TASK TO CARRY OUT: Scan each line of the records for the word "angle" and extract the ones that have it.
== DATA UNDER STUDY ==
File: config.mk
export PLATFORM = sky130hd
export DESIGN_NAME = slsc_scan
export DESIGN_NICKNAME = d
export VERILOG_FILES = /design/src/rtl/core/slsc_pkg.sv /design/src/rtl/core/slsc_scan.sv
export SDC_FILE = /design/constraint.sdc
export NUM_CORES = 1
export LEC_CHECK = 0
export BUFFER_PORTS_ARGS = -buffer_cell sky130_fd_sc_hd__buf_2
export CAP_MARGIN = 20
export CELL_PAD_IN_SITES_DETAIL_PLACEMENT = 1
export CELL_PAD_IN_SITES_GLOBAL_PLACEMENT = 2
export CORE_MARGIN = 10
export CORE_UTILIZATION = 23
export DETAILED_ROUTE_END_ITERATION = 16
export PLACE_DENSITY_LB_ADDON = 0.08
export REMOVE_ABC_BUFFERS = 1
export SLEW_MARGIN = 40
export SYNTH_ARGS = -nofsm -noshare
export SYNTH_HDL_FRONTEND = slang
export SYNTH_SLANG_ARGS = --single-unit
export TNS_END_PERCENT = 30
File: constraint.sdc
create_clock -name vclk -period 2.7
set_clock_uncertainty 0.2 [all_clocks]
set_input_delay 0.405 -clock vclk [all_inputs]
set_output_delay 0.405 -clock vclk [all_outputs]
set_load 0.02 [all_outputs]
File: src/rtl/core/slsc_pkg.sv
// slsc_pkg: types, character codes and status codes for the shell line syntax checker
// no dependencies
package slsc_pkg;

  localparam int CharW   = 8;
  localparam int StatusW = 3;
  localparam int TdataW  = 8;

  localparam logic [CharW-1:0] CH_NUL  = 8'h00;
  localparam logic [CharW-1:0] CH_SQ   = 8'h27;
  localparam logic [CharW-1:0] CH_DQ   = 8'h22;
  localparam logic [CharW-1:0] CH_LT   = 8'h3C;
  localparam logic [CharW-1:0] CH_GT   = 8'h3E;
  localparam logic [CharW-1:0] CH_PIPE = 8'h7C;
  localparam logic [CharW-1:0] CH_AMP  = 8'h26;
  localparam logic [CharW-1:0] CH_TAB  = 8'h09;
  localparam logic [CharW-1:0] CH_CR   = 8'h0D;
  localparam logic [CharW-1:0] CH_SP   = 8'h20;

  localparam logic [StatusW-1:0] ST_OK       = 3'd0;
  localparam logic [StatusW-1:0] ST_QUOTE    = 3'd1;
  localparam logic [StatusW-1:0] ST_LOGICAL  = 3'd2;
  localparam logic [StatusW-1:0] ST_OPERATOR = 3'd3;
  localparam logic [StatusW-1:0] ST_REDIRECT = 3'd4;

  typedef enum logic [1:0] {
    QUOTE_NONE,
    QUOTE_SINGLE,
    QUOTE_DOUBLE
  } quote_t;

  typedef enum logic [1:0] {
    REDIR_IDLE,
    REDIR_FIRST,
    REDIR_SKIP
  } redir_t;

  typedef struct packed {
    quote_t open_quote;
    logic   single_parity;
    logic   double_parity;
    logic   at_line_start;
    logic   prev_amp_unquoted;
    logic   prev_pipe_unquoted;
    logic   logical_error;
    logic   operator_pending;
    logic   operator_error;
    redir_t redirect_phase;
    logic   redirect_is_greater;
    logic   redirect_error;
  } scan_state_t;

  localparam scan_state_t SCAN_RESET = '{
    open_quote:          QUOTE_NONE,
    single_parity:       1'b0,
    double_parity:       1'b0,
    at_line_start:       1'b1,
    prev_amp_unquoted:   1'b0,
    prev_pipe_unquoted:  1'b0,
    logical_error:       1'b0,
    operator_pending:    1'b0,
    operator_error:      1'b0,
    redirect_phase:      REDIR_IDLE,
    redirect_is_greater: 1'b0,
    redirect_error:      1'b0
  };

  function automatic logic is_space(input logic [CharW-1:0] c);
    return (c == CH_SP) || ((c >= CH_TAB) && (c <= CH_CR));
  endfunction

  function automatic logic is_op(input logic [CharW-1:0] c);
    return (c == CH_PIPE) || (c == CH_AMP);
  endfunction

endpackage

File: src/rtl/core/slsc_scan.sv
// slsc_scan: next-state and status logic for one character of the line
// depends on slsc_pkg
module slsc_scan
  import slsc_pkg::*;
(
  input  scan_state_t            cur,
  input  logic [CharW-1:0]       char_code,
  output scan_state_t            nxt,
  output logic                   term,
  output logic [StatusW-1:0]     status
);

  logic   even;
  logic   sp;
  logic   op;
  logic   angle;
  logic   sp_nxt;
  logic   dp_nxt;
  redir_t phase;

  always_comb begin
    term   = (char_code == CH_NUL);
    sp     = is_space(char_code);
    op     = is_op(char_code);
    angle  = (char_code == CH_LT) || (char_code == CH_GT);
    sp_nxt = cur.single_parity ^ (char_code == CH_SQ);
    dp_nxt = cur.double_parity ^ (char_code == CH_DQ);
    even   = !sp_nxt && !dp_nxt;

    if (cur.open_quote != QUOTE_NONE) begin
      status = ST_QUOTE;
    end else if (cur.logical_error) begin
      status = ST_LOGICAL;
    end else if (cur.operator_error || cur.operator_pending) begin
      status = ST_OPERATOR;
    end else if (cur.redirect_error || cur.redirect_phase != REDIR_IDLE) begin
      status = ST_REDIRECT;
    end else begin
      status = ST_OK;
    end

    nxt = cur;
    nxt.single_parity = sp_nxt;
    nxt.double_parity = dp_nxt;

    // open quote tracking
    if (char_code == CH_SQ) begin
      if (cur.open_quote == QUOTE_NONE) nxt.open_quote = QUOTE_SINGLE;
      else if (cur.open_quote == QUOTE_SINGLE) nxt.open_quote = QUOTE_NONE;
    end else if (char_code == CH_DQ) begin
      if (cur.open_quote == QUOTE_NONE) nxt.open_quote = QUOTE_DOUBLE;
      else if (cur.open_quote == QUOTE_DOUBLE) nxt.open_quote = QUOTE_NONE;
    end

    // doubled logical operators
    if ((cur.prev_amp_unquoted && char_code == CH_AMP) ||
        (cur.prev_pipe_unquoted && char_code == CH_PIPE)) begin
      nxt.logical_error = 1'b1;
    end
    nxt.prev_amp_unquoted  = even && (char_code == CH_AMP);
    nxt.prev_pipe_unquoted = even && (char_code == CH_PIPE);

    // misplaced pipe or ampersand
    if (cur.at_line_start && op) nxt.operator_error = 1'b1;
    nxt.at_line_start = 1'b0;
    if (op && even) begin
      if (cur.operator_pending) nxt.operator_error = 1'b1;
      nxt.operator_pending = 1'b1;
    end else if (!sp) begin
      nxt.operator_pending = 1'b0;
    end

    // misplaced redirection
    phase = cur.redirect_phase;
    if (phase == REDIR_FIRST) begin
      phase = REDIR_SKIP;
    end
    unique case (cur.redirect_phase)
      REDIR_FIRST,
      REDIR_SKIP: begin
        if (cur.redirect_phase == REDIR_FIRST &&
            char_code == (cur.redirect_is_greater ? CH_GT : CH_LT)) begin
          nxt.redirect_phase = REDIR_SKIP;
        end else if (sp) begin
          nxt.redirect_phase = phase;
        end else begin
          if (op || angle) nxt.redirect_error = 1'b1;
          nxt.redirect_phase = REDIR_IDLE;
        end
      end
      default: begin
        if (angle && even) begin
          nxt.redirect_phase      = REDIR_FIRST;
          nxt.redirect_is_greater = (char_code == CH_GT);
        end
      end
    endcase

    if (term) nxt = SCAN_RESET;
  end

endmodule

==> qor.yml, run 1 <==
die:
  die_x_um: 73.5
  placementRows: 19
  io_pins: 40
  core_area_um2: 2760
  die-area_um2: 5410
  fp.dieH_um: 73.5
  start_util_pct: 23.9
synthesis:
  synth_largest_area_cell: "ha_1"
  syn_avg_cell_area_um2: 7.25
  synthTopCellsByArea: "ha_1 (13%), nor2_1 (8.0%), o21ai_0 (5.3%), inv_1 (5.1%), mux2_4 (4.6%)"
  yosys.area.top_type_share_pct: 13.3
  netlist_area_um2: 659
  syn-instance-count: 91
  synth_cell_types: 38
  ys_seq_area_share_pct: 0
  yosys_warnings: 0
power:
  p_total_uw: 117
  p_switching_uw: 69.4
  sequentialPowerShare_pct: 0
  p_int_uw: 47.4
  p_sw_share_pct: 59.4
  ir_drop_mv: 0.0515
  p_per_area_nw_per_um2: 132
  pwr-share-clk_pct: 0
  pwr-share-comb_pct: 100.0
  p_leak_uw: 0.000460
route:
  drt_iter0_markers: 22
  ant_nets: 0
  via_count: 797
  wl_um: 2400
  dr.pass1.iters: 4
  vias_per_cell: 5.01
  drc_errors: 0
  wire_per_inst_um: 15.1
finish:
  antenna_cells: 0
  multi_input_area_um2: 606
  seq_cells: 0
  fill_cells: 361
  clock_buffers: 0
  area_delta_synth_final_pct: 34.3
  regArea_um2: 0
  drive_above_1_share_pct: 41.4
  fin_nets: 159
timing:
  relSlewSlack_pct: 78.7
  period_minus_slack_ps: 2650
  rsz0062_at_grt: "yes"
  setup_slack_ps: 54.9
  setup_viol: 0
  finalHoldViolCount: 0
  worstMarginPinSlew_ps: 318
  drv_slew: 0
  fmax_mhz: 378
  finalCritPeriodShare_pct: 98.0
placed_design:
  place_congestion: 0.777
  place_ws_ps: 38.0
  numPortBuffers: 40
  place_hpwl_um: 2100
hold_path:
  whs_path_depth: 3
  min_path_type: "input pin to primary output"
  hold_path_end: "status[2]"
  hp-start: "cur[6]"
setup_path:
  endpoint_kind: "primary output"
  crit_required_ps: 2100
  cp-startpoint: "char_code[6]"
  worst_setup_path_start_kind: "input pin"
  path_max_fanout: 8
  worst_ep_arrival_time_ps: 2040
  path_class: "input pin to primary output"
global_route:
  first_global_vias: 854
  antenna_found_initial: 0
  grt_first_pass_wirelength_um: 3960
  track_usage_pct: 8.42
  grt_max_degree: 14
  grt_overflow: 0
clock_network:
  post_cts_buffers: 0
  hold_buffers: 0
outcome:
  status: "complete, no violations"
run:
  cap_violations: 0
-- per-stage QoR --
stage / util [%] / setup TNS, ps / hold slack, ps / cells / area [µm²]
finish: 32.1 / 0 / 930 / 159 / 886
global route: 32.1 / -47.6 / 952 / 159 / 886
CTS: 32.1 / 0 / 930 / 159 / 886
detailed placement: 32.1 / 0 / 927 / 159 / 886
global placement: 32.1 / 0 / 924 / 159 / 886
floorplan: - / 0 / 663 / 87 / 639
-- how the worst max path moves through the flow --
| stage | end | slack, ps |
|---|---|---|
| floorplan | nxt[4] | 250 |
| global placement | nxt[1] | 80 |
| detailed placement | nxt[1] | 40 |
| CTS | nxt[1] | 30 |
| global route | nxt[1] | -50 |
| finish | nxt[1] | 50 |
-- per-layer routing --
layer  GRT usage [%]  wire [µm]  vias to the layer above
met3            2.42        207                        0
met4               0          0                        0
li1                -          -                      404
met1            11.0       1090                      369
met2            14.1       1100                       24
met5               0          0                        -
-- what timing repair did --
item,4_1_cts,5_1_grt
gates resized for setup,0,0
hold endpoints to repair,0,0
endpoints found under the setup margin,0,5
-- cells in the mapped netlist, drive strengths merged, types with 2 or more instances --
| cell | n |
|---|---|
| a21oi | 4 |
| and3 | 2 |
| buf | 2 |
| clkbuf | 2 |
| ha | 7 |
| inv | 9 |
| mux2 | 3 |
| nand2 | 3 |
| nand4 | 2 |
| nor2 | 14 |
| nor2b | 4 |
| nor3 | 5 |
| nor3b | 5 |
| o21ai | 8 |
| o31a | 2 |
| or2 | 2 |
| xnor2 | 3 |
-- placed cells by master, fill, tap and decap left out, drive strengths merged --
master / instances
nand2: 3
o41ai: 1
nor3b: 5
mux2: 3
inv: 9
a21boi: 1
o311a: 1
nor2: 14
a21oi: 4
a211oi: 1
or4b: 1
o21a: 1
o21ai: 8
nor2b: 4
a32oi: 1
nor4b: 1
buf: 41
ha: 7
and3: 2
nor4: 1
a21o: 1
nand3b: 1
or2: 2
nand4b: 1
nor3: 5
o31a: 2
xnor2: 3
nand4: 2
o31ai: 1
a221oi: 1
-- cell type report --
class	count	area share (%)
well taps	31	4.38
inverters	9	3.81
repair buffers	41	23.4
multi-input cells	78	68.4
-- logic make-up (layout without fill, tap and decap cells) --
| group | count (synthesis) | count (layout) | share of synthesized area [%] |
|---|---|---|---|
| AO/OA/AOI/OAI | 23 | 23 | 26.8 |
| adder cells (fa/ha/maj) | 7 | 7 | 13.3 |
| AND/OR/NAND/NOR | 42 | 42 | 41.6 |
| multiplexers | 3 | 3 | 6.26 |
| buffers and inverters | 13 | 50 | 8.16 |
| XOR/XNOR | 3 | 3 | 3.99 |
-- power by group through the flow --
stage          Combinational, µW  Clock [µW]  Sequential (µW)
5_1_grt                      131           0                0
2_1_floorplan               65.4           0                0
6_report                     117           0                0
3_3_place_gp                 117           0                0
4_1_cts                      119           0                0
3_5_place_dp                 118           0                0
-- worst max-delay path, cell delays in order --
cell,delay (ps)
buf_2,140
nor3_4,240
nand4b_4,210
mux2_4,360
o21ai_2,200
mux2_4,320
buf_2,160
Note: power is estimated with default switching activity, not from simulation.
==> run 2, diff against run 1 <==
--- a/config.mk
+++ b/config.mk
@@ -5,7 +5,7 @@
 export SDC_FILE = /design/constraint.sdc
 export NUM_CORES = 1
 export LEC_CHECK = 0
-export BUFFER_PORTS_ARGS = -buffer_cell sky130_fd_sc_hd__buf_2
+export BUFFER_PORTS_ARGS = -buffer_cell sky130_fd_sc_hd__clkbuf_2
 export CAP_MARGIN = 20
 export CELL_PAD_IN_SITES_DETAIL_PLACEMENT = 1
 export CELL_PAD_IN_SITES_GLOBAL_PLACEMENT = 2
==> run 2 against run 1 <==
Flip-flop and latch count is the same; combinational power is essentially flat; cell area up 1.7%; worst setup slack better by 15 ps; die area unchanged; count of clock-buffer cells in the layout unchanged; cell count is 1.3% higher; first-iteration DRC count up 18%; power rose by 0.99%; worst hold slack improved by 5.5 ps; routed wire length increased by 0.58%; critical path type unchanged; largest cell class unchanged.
===
ANSWER SECTION:
  logic   angle;
    angle  = (char_code == CH_LT) || (char_code == CH_GT);
          if (op || angle) nxt.redirect_error = 1'b1;
        if (angle && even) begin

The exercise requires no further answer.